**Work order:**
Report every line from the following entries that contains the string "shares".

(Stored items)
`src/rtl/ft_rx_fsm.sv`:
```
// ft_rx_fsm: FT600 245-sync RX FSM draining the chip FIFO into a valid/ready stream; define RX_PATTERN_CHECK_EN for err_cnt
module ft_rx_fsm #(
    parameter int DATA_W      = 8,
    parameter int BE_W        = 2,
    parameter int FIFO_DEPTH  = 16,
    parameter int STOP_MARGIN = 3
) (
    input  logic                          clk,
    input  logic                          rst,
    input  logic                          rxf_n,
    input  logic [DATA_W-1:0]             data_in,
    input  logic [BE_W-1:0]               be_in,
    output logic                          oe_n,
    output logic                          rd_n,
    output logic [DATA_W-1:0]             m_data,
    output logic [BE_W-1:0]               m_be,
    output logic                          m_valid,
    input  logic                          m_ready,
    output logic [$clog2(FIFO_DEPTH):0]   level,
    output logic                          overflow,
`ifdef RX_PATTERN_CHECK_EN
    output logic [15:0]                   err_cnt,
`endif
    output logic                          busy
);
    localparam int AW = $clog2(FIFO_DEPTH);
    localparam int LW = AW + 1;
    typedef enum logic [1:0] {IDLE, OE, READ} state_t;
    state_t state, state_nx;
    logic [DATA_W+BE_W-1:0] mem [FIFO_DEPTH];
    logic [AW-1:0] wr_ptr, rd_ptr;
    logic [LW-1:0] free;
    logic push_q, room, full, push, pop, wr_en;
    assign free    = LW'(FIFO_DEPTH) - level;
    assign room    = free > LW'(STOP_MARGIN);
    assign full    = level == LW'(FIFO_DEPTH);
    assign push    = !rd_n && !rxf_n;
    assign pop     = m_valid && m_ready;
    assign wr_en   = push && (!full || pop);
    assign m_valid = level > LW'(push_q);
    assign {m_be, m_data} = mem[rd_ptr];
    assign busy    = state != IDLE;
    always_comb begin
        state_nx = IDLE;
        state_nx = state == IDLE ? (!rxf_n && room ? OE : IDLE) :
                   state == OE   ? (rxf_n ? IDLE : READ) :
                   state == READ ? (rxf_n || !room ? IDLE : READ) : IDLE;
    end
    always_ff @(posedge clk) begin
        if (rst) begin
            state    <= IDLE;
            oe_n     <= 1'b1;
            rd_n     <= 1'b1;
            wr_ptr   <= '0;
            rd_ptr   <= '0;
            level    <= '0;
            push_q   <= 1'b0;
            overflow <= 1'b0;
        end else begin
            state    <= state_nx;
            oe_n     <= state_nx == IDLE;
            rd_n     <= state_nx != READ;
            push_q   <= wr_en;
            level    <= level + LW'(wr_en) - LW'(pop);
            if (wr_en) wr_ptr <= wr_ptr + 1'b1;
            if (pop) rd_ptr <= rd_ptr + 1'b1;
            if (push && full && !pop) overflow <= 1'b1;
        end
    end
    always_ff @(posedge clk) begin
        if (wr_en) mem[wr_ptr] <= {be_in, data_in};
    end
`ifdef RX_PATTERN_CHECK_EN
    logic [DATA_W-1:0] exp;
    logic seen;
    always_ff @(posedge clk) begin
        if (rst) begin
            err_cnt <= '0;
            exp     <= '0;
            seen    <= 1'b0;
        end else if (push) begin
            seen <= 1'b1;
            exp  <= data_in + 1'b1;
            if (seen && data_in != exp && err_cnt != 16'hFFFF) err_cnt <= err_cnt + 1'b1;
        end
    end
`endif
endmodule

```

--

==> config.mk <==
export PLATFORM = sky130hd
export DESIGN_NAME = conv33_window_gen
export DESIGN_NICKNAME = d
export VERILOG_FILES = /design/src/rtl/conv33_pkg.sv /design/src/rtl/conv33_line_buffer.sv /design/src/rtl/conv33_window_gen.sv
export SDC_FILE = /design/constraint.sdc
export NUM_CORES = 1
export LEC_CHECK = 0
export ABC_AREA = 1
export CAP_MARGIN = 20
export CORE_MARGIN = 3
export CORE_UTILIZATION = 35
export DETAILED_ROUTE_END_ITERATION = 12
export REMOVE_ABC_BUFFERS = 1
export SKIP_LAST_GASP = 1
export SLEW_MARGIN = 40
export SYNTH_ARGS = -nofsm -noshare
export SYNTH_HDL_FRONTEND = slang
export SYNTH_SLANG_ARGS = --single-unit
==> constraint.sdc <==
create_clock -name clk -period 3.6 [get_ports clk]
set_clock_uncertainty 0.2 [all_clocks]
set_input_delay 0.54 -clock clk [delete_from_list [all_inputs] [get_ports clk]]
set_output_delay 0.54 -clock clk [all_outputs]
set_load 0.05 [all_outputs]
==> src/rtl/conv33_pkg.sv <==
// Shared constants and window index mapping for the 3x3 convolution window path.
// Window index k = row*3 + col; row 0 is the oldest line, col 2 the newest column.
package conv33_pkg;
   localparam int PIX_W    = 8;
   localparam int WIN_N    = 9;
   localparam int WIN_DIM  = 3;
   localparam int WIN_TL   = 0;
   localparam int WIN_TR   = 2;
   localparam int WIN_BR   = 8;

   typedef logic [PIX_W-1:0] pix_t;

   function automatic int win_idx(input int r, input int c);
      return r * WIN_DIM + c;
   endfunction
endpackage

---

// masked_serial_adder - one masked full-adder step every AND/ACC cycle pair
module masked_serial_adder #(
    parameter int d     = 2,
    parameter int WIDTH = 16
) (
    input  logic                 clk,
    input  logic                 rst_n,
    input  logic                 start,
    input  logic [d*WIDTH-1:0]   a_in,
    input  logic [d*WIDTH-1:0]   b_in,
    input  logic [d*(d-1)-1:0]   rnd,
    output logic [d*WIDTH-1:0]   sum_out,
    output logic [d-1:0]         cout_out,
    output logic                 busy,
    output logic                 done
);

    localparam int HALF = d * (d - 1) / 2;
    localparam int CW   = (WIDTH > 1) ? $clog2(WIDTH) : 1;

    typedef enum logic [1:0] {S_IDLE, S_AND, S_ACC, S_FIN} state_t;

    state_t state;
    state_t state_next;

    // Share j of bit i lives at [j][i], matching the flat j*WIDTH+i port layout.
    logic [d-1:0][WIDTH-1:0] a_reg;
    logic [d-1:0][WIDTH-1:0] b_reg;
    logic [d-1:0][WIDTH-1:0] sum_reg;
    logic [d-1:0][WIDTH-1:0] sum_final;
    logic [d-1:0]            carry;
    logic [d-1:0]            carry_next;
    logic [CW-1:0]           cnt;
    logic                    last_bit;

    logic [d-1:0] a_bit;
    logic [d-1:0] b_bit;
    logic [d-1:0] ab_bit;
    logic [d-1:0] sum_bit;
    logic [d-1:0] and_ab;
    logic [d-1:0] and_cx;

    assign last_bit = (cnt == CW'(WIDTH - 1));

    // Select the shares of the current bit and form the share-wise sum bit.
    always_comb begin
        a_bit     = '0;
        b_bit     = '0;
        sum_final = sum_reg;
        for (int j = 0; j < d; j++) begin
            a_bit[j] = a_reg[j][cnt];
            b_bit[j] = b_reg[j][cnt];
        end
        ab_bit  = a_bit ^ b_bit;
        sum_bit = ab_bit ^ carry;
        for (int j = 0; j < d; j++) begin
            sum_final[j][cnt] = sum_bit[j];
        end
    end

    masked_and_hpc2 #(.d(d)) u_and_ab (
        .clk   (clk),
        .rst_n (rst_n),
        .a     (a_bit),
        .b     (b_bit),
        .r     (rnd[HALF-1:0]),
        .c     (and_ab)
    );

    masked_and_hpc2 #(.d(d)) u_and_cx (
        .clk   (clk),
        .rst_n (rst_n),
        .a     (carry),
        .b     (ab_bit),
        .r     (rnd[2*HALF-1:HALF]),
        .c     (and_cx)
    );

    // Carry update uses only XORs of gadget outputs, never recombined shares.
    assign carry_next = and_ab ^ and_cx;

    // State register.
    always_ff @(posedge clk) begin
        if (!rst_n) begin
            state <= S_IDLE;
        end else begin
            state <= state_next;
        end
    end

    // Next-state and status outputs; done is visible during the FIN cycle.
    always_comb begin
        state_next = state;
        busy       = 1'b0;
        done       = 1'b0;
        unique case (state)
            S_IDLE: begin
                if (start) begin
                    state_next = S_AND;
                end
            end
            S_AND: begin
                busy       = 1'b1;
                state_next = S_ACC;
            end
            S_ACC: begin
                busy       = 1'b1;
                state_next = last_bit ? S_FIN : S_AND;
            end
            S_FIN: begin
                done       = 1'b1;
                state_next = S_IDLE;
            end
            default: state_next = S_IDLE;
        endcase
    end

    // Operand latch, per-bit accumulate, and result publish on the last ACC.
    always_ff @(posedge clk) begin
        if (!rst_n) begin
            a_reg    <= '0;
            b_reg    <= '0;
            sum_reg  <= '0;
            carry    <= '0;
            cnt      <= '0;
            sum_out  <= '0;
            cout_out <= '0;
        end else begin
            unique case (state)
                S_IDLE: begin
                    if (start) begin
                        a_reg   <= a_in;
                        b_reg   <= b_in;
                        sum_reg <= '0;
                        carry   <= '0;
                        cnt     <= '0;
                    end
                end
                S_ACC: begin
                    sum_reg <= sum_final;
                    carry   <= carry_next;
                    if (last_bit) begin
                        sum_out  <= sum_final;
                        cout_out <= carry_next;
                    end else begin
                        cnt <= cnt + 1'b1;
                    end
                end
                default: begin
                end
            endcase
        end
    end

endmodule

**Task result:**
    // Select the shares of the current bit and form the share-wise sum bit.
    // Carry update uses only XORs of gadget outputs, never recombined shares.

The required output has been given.